— Stored items —
+++
`config.mk`:
```
export PLATFORM = sky130hd
export DESIGN_NAME = qrd_device_flat
export DESIGN_NICKNAME = d
export VERILOG_FILES = /design/src/rtl/qrd_pkg.sv /design/src/rtl/qrd_if.sv /design/src/rtl/qrd_device.sv /design/src/flat_wrapper.sv
export VERILOG_INCLUDE_DIRS = /design/src /design/src/rtl
export SDC_FILE = /design/constraint.sdc
export NUM_CORES = 1
export LEC_CHECK = 0
export ABC_AREA = 0
export BUFFER_PORTS_ARGS = -buffer_cell sky130_fd_sc_hd__buf_2
export CORE_MARGIN = 2
export CORE_UTILIZATION = 35
export DETAILED_ROUTE_END_ITERATION = 6
export PLACE_DENSITY_LB_ADDON = 0.05
export SYNTH_ARGS = -nofsm -noshare
export SYNTH_HDL_FRONTEND = slang
export SYNTH_SLANG_ARGS = --single-unit
```
`constraint.sdc`:
```
create_clock -name clk -period 4 [get_ports clk]
set_input_delay 0.8 -clock clk [delete_from_list [all_inputs] [get_ports clk]]
set_output_delay 0.8 -clock clk [all_outputs]
set_load 0.1 [all_outputs]
```
`src/rtl/qrd_params.svh`:
```
// Notes on behaviour
// select low: error address bits 23:0 returned
// select high: error address bits 47:24 returned
// opcode 60h is the queued read
// read sectors from media, send to host
// uncorrectable error stops at failing sector
// count built from feature current and previous
// host tag in bits 7-3, unique
// host keeps tag within reported queue depth
// rebuild bit ignored when feature unsupported
// rebuild bit ignored when feature disabled
// supported and enabled: rebuild processing applies
// priority in bits 7-6; high served first
// completion status and error bytes reported
`ifndef QRD_PARAMS_SVH
`define QRD_PARAMS_SVH

`define QRD_OP_READ_QUEUED 8'h60
`define QRD_DEV_HEAD       8'h40
`define QRD_PRIORITY_NORMAL 2'h0
`define QRD_PRIORITY_ISOCH  2'h1
`define QRD_PRIORITY_HIGH   2'h2
`define QRD_TAG_LSB         3
`define QRD_REBUILD_BIT     0
`define QRD_PRIORITY_LSB    6
`define QRD_ERR_CRC         7
`define QRD_ERR_UNCORR      6
`define QRD_ERR_NOT_FOUND   4
`define QRD_ERR_ABORTED     2
`define QRD_ST_RDY         6
`define QRD_ST_DSC         4
`define QRD_ST_ERR         0
`define QRD_FULL_COUNT     17'h10000
`define QRD_SLOTS          2

`define QRD_REG_CTRL       8'h00
`define QRD_REG_COUNT      8'h04
`define QRD_REG_LBA_LO     8'h08
`define QRD_REG_LBA_HI     8'h0C
`define QRD_REG_OPTS       8'h10
`define QRD_REG_STATUS     8'h14
`define QRD_REG_FAIL_LO    8'h18
`define QRD_REG_FAIL_HI    8'h1C
`define QRD_REG_SECTORS    8'h20
`define QRD_CTRL_GO        0
`define QRD_CTRL_CLR       1
`define QRD_OPTS_RESET     32'h0000_6000

`endif

```
`src/rtl/qrd_pkg.sv`:
```
package qrd_pkg;
	typedef enum logic [1:0] {
		QRD_D_IDLE,
		QRD_D_READ,
		QRD_D_SEND,
		QRD_D_DONE
	} qrd_dev_state_t;

	typedef enum logic [2:0] {
		QRD_H_IDLE,
		QRD_H_ISSUE,
		QRD_H_WAIT,
		QRD_H_READBACK,
		QRD_H_FIN
	} qrd_host_state_t;
endpackage : qrd_pkg

```
`src/rtl/qrd_if.sv`:
```
interface qrd_if;
	logic        cmd_valid;
	logic        cmd_ready;
	logic [7:0]  opcode;
	logic [7:0]  feat_cur;
	logic [7:0]  feat_prev;
	logic [7:0]  cnt_cur;
	logic [7:0]  cnt_prev;
	logic [23:0] lba_cur;
	logic [23:0] lba_prev;
	logic [7:0]  dev_head;
	logic        high_order_byte_select;
	logic        xfer_valid;
	logic        xfer_ready;
	logic [47:0] xfer_lba;
	logic [4:0]  xfer_tag;
	logic        done_valid;
	logic [4:0]  done_tag;
	logic [7:0]  status;
	logic [7:0]  error;
	logic [7:0]  sn_out;
	logic [7:0]  cl_out;
	logic [7:0]  ch_out;

	modport host (
		output cmd_valid, opcode, feat_cur, feat_prev, cnt_cur, cnt_prev,
		output lba_cur, lba_prev, dev_head, high_order_byte_select,
		output xfer_ready,
		input  cmd_ready, xfer_valid, xfer_lba, xfer_tag, done_valid,
		input  done_tag, status, error, sn_out, cl_out, ch_out
	);
	modport device (
		input  cmd_valid, opcode, feat_cur, feat_prev, cnt_cur, cnt_prev,
		input  lba_cur, lba_prev, dev_head, high_order_byte_select,
		input  xfer_ready,
		output cmd_ready, xfer_valid, xfer_lba, xfer_tag, done_valid,
		output done_tag, status, error, sn_out, cl_out, ch_out
	);
endinterface : qrd_if

```
`src/rtl/qrd_device.sv`:
```
// The address map and register access over APB were decided locally.
`include "qrd_params.svh"

module qrd_device (
	input  wire logic        clk,
	input  wire logic        rst_b,
	qrd_if.device            link,
	input  wire logic        ra_supported,
	input  wire logic        ra_enabled,
	output logic             media_req,
	output logic [47:0]      media_lba,
	output logic             media_rebuild,
	input  wire logic        media_ack,
	input  wire logic        media_uncorr,
	input  wire logic        media_idnf,
	input  wire logic        crc_err,
	output logic             busy
);
	localparam int NS = `QRD_SLOTS;

	qrd_pkg::qrd_dev_state_t state;

	logic        s_valid [NS];
	logic        s_ok    [NS];
	logic        s_rebuild [NS];
	logic [4:0]  s_tag   [NS];
	logic [1:0]  s_priority [NS];
	logic [16:0] s_cnt   [NS];
	logic [47:0] s_lba   [NS];

	logic        a_ok;
	logic        a_rebuild;
	logic [4:0]  a_tag;
	logic [16:0] a_rem;
	logic [47:0] a_lba;
	logic [47:0] rep_lba;
	logic [7:0]  err;

	logic        accept;
	logic        take;
	logic        fill;
	logic        pick;
	logic [15:0] req_cnt;
	logic [16:0] req_len;
	logic        next_full;
	logic        any_valid;

	assign accept    = link.cmd_valid && link.cmd_ready;
	assign fill      = s_valid[0];
	assign any_valid = s_valid[0] || s_valid[1];
	assign take      = (state == qrd_pkg::QRD_D_IDLE) && any_valid;
	// high priority entry overtakes an older non-high one
	assign pick      = s_valid[1] && (!s_valid[0] ||
		(s_priority[1] == `QRD_PRIORITY_HIGH &&
		s_priority[0] != `QRD_PRIORITY_HIGH));
	assign req_cnt   = {link.feat_prev, link.feat_cur};
	assign req_len   = (req_cnt == 16'h0000) ? `QRD_FULL_COUNT
		: {1'b0, req_cnt};

	generate
		for (genvar i = 0; i < NS; i++) begin : g_slot
			always_ff @(posedge clk or negedge rst_b) begin
				if (!rst_b) begin
					s_valid[i] <= 1'b0;
					s_ok[i]    <= 1'b0;
					s_rebuild[i] <= 1'b0;
					s_tag[i]   <= 5'h00;
					s_priority[i] <= 2'h0;
					s_cnt[i]   <= 17'h00000;
					s_lba[i]   <= 48'h0000_0000_0000;
				end else if (take && pick == 1'(i)) begin
					s_valid[i] <= 1'b0;
				end else if (accept && fill == 1'(i)) begin
					s_valid[i] <= 1'b1;
					s_ok[i]    <= link.opcode == `QRD_OP_READ_QUEUED;
					s_rebuild[i] <= link.cnt_cur[`QRD_REBUILD_BIT];
					s_tag[i]   <= link.cnt_cur[7:`QRD_TAG_LSB];
					s_priority[i] <=
						link.cnt_prev[7:`QRD_PRIORITY_LSB];
					s_cnt[i]   <= req_len;
					s_lba[i]   <= {link.lba_prev, link.lba_cur};
				end
			end
		end
	endgenerate

	// free slot count seen by the host one cycle late, so count ahead
	always_comb begin
		next_full = s_valid[0] && s_valid[1];
		if (accept) begin
			next_full = any_valid;
		end
		if (take) begin
			next_full = 1'b0;
		end
	end

	always_ff @(posedge clk or negedge rst_b) begin
		if (!rst_b) begin
			link.cmd_ready <= 1'b0;
			busy           <= 1'b0;
		end else begin
			link.cmd_ready <= !next_full;
			busy           <= any_valid || state != qrd_pkg::QRD_D_IDLE;
		end
	end

	always_ff @(posedge clk or negedge rst_b) begin
		if (!rst_b) begin
			state           <= qrd_pkg::QRD_D_IDLE;
			a_ok            <= 1'b0;
			a_rebuild       <= 1'b0;
			a_tag           <= 5'h00;
			a_rem           <= 17'h00000;
			a_lba           <= 48'h0000_0000_0000;
			err             <= 8'h00;
			media_req       <= 1'b0;
			link.xfer_valid <= 1'b0;
		end else begin
			case (state)
				qrd_pkg::QRD_D_IDLE: begin
					if (take) begin
						a_ok   <= s_ok[pick];
						a_tag  <= s_tag[pick];
						a_rem  <= s_cnt[pick];
						a_lba  <= s_lba[pick];
						// rebuild bit only honoured when usable
						a_rebuild <= s_rebuild[pick] && ra_supported
							&& ra_enabled; // see R9 see R10
						err    <= 8'h00;
						if (s_ok[pick]) begin
							state     <= qrd_pkg::QRD_D_READ;
							media_req <= 1'b1;
						end else begin
							err[`QRD_ERR_ABORTED] <= 1'b1; // see R3
							state             <= qrd_pkg::QRD_D_DONE;
						end
					end
				end
				qrd_pkg::QRD_D_READ: begin
					if (media_ack) begin
						media_req <= 1'b0;
						if (media_uncorr) begin
							err[`QRD_ERR_UNCORR] <= 1'b1; // see R5
							state             <= qrd_pkg::QRD_D_DONE;
						end else if (media_idnf) begin
							err[`QRD_ERR_NOT_FOUND] <= 1'b1;
							state             <= qrd_pkg::QRD_D_DONE;
						end else begin
							link.xfer_valid <= 1'b1;
							state           <= qrd_pkg::QRD_D_SEND;
						end
					end
				end
				qrd_pkg::QRD_D_SEND: begin
					if (link.xfer_ready) begin
						link.xfer_valid <= 1'b0;
						if (crc_err) begin
							err[`QRD_ERR_CRC] <= 1'b1;
							state             <= qrd_pkg::QRD_D_DONE;
						end else if (a_rem == 17'h00001) begin
							state <= qrd_pkg::QRD_D_DONE;
						end else begin
							a_rem     <= a_rem - 17'h00001;
							a_lba     <= a_lba + 48'h0000_0000_0001;
							media_req <= 1'b1;
							state     <= qrd_pkg::QRD_D_READ;
						end
					end
				end
				qrd_pkg::QRD_D_DONE: begin
					state <= qrd_pkg::QRD_D_IDLE;
				end
				default: begin
					state <= qrd_pkg::QRD_D_IDLE;
				end
			endcase
		end
	end

	always_ff @(posedge clk or negedge rst_b) begin
		if (!rst_b) begin
			media_lba  <= 48'h0000_0000_0000;
			media_rebuild <= 1'b0;
		end else begin
			media_lba     <= a_lba;
			media_rebuild <= a_rebuild && a_ok;
		end
	end

	always_ff @(posedge clk or negedge rst_b) begin
		if (!rst_b) begin
			link.xfer_lba <= 48'h0000_0000_0000;
			link.xfer_tag <= 5'h00;
		end else begin
			link.xfer_lba <= a_lba;
			link.xfer_tag <= a_tag;
		end
	end

	// busy, fault and corrected always clear on completion
	always_ff @(posedge clk or negedge rst_b) begin
		if (!rst_b) begin
			link.done_valid <= 1'b0;
			link.done_tag   <= 5'h00;
			link.status     <= 8'h00;
			link.error      <= 8'h00;
			rep_lba         <= 48'h0000_0000_0000;
		end else begin
			link.done_valid <= state == qrd_pkg::QRD_D_DONE;
			if (state == qrd_pkg::QRD_D_DONE) begin
				link.done_tag <= a_tag;
				link.error    <= err;
				link.status   <= 8'h00;
				link.status[`QRD_ST_RDY] <= 1'b1;
				link.status[`QRD_ST_DSC] <= 1'b1;
				link.status[`QRD_ST_ERR] <= |err;
				rep_lba       <= a_lba;
			end
		end
	end

	always_ff @(posedge clk or negedge rst_b) begin
		if (!rst_b) begin
			link.sn_out <= 8'h00;
			link.cl_out <= 8'h00;
			link.ch_out <= 8'h00;
		end else if (link.high_order_byte_select) begin
			link.sn_out <= rep_lba[31:24];
			link.cl_out <= rep_lba[39:32];
			link.ch_out <= rep_lba[47:40];
		end else begin
			link.sn_out <= rep_lba[7:0];
			link.cl_out <= rep_lba[15:8];
			link.ch_out <= rep_lba[23:16];
		end
	end
endmodule : qrd_device

```
`src/flat_wrapper.sv`:
```
// flat-port wrapper written by rule: the top's interface ports become plain ports
module qrd_device_flat 
  (clk, rst_b, ra_supported, ra_enabled, media_req, media_lba, media_rebuild, media_ack, media_uncorr, media_idnf, crc_err, busy, link_cmd_valid, link_opcode, link_feat_cur, link_feat_prev, link_cnt_cur, link_cnt_prev, link_lba_cur, link_lba_prev, link_dev_head, link_high_order_byte_select, link_xfer_ready, link_cmd_ready, link_xfer_valid, link_xfer_lba, link_xfer_tag, link_done_valid, link_done_tag, link_status, link_error, link_sn_out, link_cl_out, link_ch_out);
  qrd_if link_i ();
  input  wire logic clk;
  input  wire logic rst_b;
  input  wire logic ra_supported;
  input  wire logic ra_enabled;
  output logic media_req;
  output logic [47:0] media_lba;
  output logic media_rebuild;
  input  wire logic media_ack;
  input  wire logic media_uncorr;
  input  wire logic media_idnf;
  input  wire logic crc_err;
  output logic busy;
  input wire logic [$bits(link_i.cmd_valid)-1:0] link_cmd_valid;
  input wire logic [$bits(link_i.opcode)-1:0] link_opcode;
  input wire logic [$bits(link_i.feat_cur)-1:0] link_feat_cur;
  input wire logic [$bits(link_i.feat_prev)-1:0] link_feat_prev;
  input wire logic [$bits(link_i.cnt_cur)-1:0] link_cnt_cur;
  input wire logic [$bits(link_i.cnt_prev)-1:0] link_cnt_prev;
  input wire logic [$bits(link_i.lba_cur)-1:0] link_lba_cur;
  input wire logic [$bits(link_i.lba_prev)-1:0] link_lba_prev;
  input wire logic [$bits(link_i.dev_head)-1:0] link_dev_head;
  input wire logic [$bits(link_i.high_order_byte_select)-1:0] link_high_order_byte_select;
  input wire logic [$bits(link_i.xfer_ready)-1:0] link_xfer_ready;
  output wire logic [$bits(link_i.cmd_ready)-1:0] link_cmd_ready;
  output wire logic [$bits(link_i.xfer_valid)-1:0] link_xfer_valid;
  output wire logic [$bits(link_i.xfer_lba)-1:0] link_xfer_lba;
  output wire logic [$bits(link_i.xfer_tag)-1:0] link_xfer_tag;
  output wire logic [$bits(link_i.done_valid)-1:0] link_done_valid;
  output wire logic [$bits(link_i.done_tag)-1:0] link_done_tag;
  output wire logic [$bits(link_i.status)-1:0] link_status;
  output wire logic [$bits(link_i.error)-1:0] link_error;
  output wire logic [$bits(link_i.sn_out)-1:0] link_sn_out;
  output wire logic [$bits(link_i.cl_out)-1:0] link_cl_out;
  output wire logic [$bits(link_i.ch_out)-1:0] link_ch_out;
  assign link_i.cmd_valid = link_cmd_valid;
  assign link_i.opcode = link_opcode;
  assign link_i.feat_cur = link_feat_cur;
  assign link_i.feat_prev = link_feat_prev;
  assign link_i.cnt_cur = link_cnt_cur;
  assign link_i.cnt_prev = link_cnt_prev;
  assign link_i.lba_cur = link_lba_cur;
  assign link_i.lba_prev = link_lba_prev;
  assign link_i.dev_head = link_dev_head;
  assign link_i.high_order_byte_select = link_high_order_byte_select;
  assign link_i.xfer_ready = link_xfer_ready;
  assign link_cmd_ready = link_i.cmd_ready;
  assign link_xfer_valid = link_i.xfer_valid;
  assign link_xfer_lba = link_i.xfer_lba;
  assign link_xfer_tag = link_i.xfer_tag;
  assign link_done_valid = link_i.done_valid;
  assign link_done_tag = link_i.done_tag;
  assign link_status = link_i.status;
  assign link_error = link_i.error;
  assign link_sn_out = link_i.sn_out;
  assign link_cl_out = link_i.cl_out;
  assign link_ch_out = link_i.ch_out;
  qrd_device u_core (.clk(clk), .rst_b(rst_b), .link(link_i), .ra_supported(ra_supported), .ra_enabled(ra_enabled), .media_req(media_req), .media_lba(media_lba), .media_rebuild(media_rebuild), .media_ack(media_ack), .media_uncorr(media_uncorr), .media_idnf(media_idnf), .crc_err(crc_err), .busy(busy));
endmodule
```
==> results.md, run 1 <==
* Vias per Instance at 5.207
* Register area share after synthesis at 56.33%
* HPWL after DPL at 32330 µm
* Cts bufs inserted at between 40 and 50
* Starting Density at 35.38%
* Layout Cells excl Fill at approximately 2200
* Aggregate routed wire length at 46860 µm
* Clock slew at reported path FFs at about 60 ps
* GRT Overall Usage at about a fifth
* Distinct cells, synth at around 70
* Final nets at 1672
* Startpoint types: flip-flop
* Die height at 220.7 µm
* Vias at 11450
* WHS at 208.6 ps
* Crit path max-delay family: simple AND/OR/NAND/NOR gates
* Global-route wire length before repair at 71530 µm
* Core area at 46460 µm²
* Row count at 79
* Iteration-0 DRC count of the detailed router at 708
* CTS sink count at 370
* Crit-path most repeated cell: buf_4
* Unrepaired setup endpoints after global routing: false
* Routability cong. at 0.8493
* Async SR Flop Fraction at 100.0%
* Post-CTS Hold Fix Bufs at 0
* Cells after synthesis at 1374
* Fraction of the cycle the final worst path needs at 76.02%
* Worst-Margin Slew at 1134 ps
* ANT nets after route at 0
* Number of synthesized flops with an enable pin at 0
* Cell chain of the critical path: inv_1 -> ha_1 -> nor3b_1 -> a211oi_2 -> buf_4 -> nand2_1 -> buf_4 -> o21ai_0 -> or3b_1
* Clk root buf: clkbuf_16
* Clock Path Buffers at 3
* Crit-path max FO at 18
* Most common flop cell mapped by yosys: dfrtp_1
* Area Growth Syn to Fin at 19.27%
* Port bufs at 233
* Placed cells at about 2100
* Grt total ovfl at 0
* WP data required at 4450 ps
* Hold crit path type: primary input to async pin
* Status: complete, no violations
* CP Capture Type: flip-flop
* Setup TNS Final at 0 ps
* Die width at 220.7 µm
* IO Pins at 259
* DRC viols at 0
* Worst relative slew slack at 24.23%
* CTS resizes at 0
* Fmax at 328.9 MHz
* Largest net degree at the start of global routing at between 90 and 100
* WP data arrival at 3490 ps
* Final min period at 3041 ps
* Final Max Slew Viols at 0
* Commonest non-fill, non-tap cell in the layout: dfrtp_1
* Synth Register Bits at 370
* Final hold viol count at 0
* Worst Setup Slack, final at around 960 ps
* Pre-CTS setup slack at between 900 and 1000 ps
* Post-CTS setup repair buffer count at 0
* Most frequent cells in the layout: 370 x dfrtp_1, 251 x mux2_2, 232 x buf_2
* Worst path bufs/invs at 3
* Worst Setup SP: u_core.state[0]
* TritonCTS clock tree: yes
* Setup violators final at 0
* Setup CP Type: flip-flop to flip-flop
* Synth warn at 0
* Max Cap Viol at 0
* First-pass iteration count of the detailed router at 5
* WL per Instance at 21.32 µm
* Die ar. at 48710 µm²
* Largest stage delay on the critical path at between 900 and 1000 ps
* Worst path slowest cell: nor3b_1
* Vias in the first global route at 11540
* H-tree levels at 2
* Cell Area, Synth at ~16000 µm²
* Worst skew pair latency at 570 ps
* R2r startpoint: u_core.state[0]
* Initial antenna violation count at 2
* Avg Cell Area, Syn at about 12 µm²
* Clock Skew at 13.86 ps
* Share of layout cells above drive strength 1 at 38.30%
+++
— TASK DETAILS —
Identify all lines in the records above with the word "tree".

— FINAL ANSWER —
* TritonCTS clock tree: yes
* H-tree levels at 2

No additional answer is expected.